-- Opening Marker --
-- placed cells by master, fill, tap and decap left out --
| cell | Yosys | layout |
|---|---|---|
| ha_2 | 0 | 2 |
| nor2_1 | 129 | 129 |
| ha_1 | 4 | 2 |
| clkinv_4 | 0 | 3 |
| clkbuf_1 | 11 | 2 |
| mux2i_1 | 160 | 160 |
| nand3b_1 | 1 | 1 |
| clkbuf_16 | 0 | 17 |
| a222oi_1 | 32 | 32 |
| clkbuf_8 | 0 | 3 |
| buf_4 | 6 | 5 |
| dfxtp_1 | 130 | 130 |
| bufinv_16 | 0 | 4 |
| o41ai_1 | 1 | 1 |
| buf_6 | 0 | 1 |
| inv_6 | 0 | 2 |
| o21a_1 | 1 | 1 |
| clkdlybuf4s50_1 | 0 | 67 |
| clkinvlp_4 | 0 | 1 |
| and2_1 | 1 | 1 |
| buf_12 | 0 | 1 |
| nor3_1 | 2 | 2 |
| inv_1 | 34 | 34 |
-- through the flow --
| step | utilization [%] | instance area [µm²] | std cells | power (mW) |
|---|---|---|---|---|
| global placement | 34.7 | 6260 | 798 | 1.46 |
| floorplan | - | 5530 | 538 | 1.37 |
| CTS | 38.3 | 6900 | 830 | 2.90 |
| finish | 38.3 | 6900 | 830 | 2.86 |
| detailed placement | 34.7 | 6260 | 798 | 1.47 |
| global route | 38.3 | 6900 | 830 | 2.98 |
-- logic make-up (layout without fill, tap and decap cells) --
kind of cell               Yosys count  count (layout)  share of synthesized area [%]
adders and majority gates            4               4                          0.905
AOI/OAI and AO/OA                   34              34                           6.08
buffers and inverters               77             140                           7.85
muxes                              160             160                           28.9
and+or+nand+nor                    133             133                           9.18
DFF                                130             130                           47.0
**flow/run.sh**
```bash
#!/bin/bash
# OpenROAD 26Q1-2900-gdf79404cd8, Yosys 0.63+post, stock flow scripts
make -C /OpenROAD-flow-scripts/flow DESIGN_CONFIG=/design/flow/config.mk WORK_HOME=/design/flow/orfs finish
```
**flow/config.mk**
```make
export PLATFORM = sky130hd
export DESIGN_NAME = clock
export DESIGN_NICKNAME = clock
export VERILOG_FILES = /design/flow/design.v
export SDC_FILE = /design/flow/constraint.sdc
export NUM_CORES = 4
export LEC_CHECK = 1
export CORE_AREA = 10 10 93 93
export DIE_AREA = 0 0 103 103
```
**flow/constraint.sdc**
```tcl
current_design clock

set clk_period 2.0
set clk_io_pct 0.2

create_clock -name clk0 -period $clk_period [get_ports {clk}]

set non_clock_inputs [all_inputs -no_clocks]
set_input_delay [expr $clk_period * $clk_io_pct] -clock clk0 $non_clock_inputs
set_output_delay [expr $clk_period * $clk_io_pct] -clock clk0 [all_outputs]
```
**flow/design.v**
```verilog
module clock
#(
	parameter count_max	= 6'd59,
 	parameter TRUE 		= 1'b1
)
(
input               clk,
input               reset,
output reg  [5:0]   count_sec,
output reg  [5:0]   count_min,
output reg  [5:0]   count_hrs
);
wire  	   	 clr_hrs;
wire  	   	 clr_min;
wire  	   	 clr_sec;
up_counter SEC
(
.clk                (clk		),
.reset              (reset		),
.en                 (TRUE		),
.count_max          (count_max	),
.clr                (clr_sec	),
.count              (count_sec	)
);
up_counter MIN
(
.clk                (clk		),
.reset              (reset		),
.en                 (clr_sec	),
.count_max          (count_max	),
.clr                (clr_min	),
.count              (count_min	)
);
up_counter HRS
(
.clk                (clk		),
.reset              (reset		),
.en                 (clr_min	),
.count_max          (count_max	),
.clr                (clr_hrs	),
.count              (count_hrs	)
);
endmodule
module up_counter 
#(
	parameter WIDTH = 6
)
(
	input 					clk,
	input 					reset,
	input				    en,
	input 	    [WIDTH-1:0]	count_max,
	output reg 				clr,
	output reg	[WIDTH-1:0]	count
);
	always@(posedge clk) begin
		if(reset || clr)	count <= 0;
		else if(en) 		count <= count + 1;
	end
	always@* clr = en & (count == count_max);
endmodule
```
==> results.sh <==
# flow metrics
export IMPL_clkLatencyLatePin_ns=0.25
export IMPL_timing_fmax_mhz=594
export IMPL_power_frac_comb_pct=4.4
export IMPL_slew_violations=0
export IMPL_drcViolationCount=0
export IMPL_worstRegToRegCells=5
export IMPL_worst_pin_slew_ns=0.329
export IMPL_hold_start="SEC.count[0]"
export IMPL_max_stage_delay_ns=0.54
export IMPL_track_usage_pct=3.80
export IMPL_cts_tree="done"
export IMPL_start_kind="flop"
export IMPL_clock_path_buffers=2
export IMPL_holdPathStages=1
export IMPL_ff_type="dfxtp_1"
export IMPL_dieHeight_um=103
export IMPL_async_flop_share_pct=0
export IMPL_num_vias=669
export IMPL_cts_resized_gates=0
export IMPL_r2r_start="SEC.count[0]"
export IMPL_die_w_um=103
export IMPL_yosysMostFrequentCell="nor2_1"
export IMPL_clkPwrFrac_pct=42.7
export IMPL_path_buffers=1
export IMPL_crit_arrival_ns=1.28
export IMPL_rsz0062_at_grt="false"
export IMPL_synth_seq_area_share_pct=42.4
export IMPL_area_delta_synth_final_pct=40.0
export IMPL_status="finished clean"
export IMPL_drive_above_1_share_pct=12.8
export IMPL_final_hold_violation_count=0
export IMPL_overflow=0
export IMPL_pin_count=20
export IMPL_setup_viol=0
export IMPL_warnings=25
export IMPL_antenna_found_initial=0
export IMPL_p_per_area_mw_per_mm2=586
export IMPL_fin_worst_skew_ns=0.00497
export IMPL_postCtsHoldBufs=0
export IMPL_synth_top_area_share_pct=42.4
export IMPL_r2r_end="SEC.count[2]"
export IMPL_netlist_area_um2=851
export IMPL_yosys_warnings=1
export IMPL_core_area_mm2=0.00676
export IMPL_worst_ep_required_time_ns=1.60
export IMPL_finalCriticalPeriod_ns=1.68
export IMPL_htree_levels=1
export IMPL_cp_num_cells=1
export IMPL_cts_sinks=18
export IMPL_io_buffers=19
export IMPL_hold_path_class="flop to flop"
export IMPL_finalSetupTns_ns=0
export IMPL_hold_ws_ns=0.467
export IMPL_first_global_vias=607
export IMPL_nFillCells=751
export IMPL_synth_area_per_cell_um2=9.78
export IMPL_relSlewSlack_pct=77.9
export IMPL_numCtsBuffers=3
export IMPL_dp_hpwl_um=1580
export IMPL_critical_path_max_fanout=8
export IMPL_gp_congestion=0.737
export IMPL_grt_pass1_wl_um=3180
export IMPL_die_area_mm2=0.0106
export IMPL_netlist_top_cells_count="nor2_1, dfxtp_1, xnor2_1"
export IMPL_crit_family="buffers and inverters"
export IMPL_ys_chip_area_um2=851
export IMPL_yosys_cells=87
export IMPL_fp_util_pct=12.6
export IMPL_cts_setup_buffers=0
export IMPL_grt_max_degree=11
export IMPL_p_leak_nw=0.495
export IMPL_first_pass_iters=4
export IMPL_topCellsByArea="dfxtp_1, xnor2_1, nor2_1"
export IMPL_slowest_stage="clkdlybuf4s50_1"
export IMPL_num_rows=30
export IMPL_switching_power_mw=0.143
export IMPL_p_sw_share_pct=20.4
export IMPL_synth_flops=18
export IMPL_hold_end="SEC.count[0]"
export IMPL_n_antenna_cell=0
export IMPL_drt_wirelength_per_cell_um=10.8
export IMPL_viasPerCell=3.54
export IMPL_synthDistinctLibCells=23
export IMPL_drtAntennaViolNets=0
export IMPL_crit_path_cell_trace="clkdlybuf4s50_1"
export IMPL_drt_wl_total_um=2040
export IMPL_clock_root_buffer="clkbuf_8"
export IMPL_clkSlewWorstSetupHoldPaths_ns=0.07
export IMPL_edf_count=0
export IMPL_syn_inst=87
export IMPL_post_route_period_util_pct=84.2
export IMPL_r2r_setup_slack_ns=0.41
export IMPL_drv_cap=0
export IMPL_drt_first_iter_violations=17
export IMPL_end_kind="output pin"
export IMPL_p_int_mw=0.556
export IMPL_critical_path_class="flop to output pin"
export IMPL_pwr_share_seq_pct=53.0
export IMPL_irDropWorstVdd_mv=0.245
export IMPL_yosysTopAreaCell="dfxtp_1"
-- Closing Marker --
The problem: From the data above, how many lines contain the word "layout"? Give the number alone.

Answer box: 3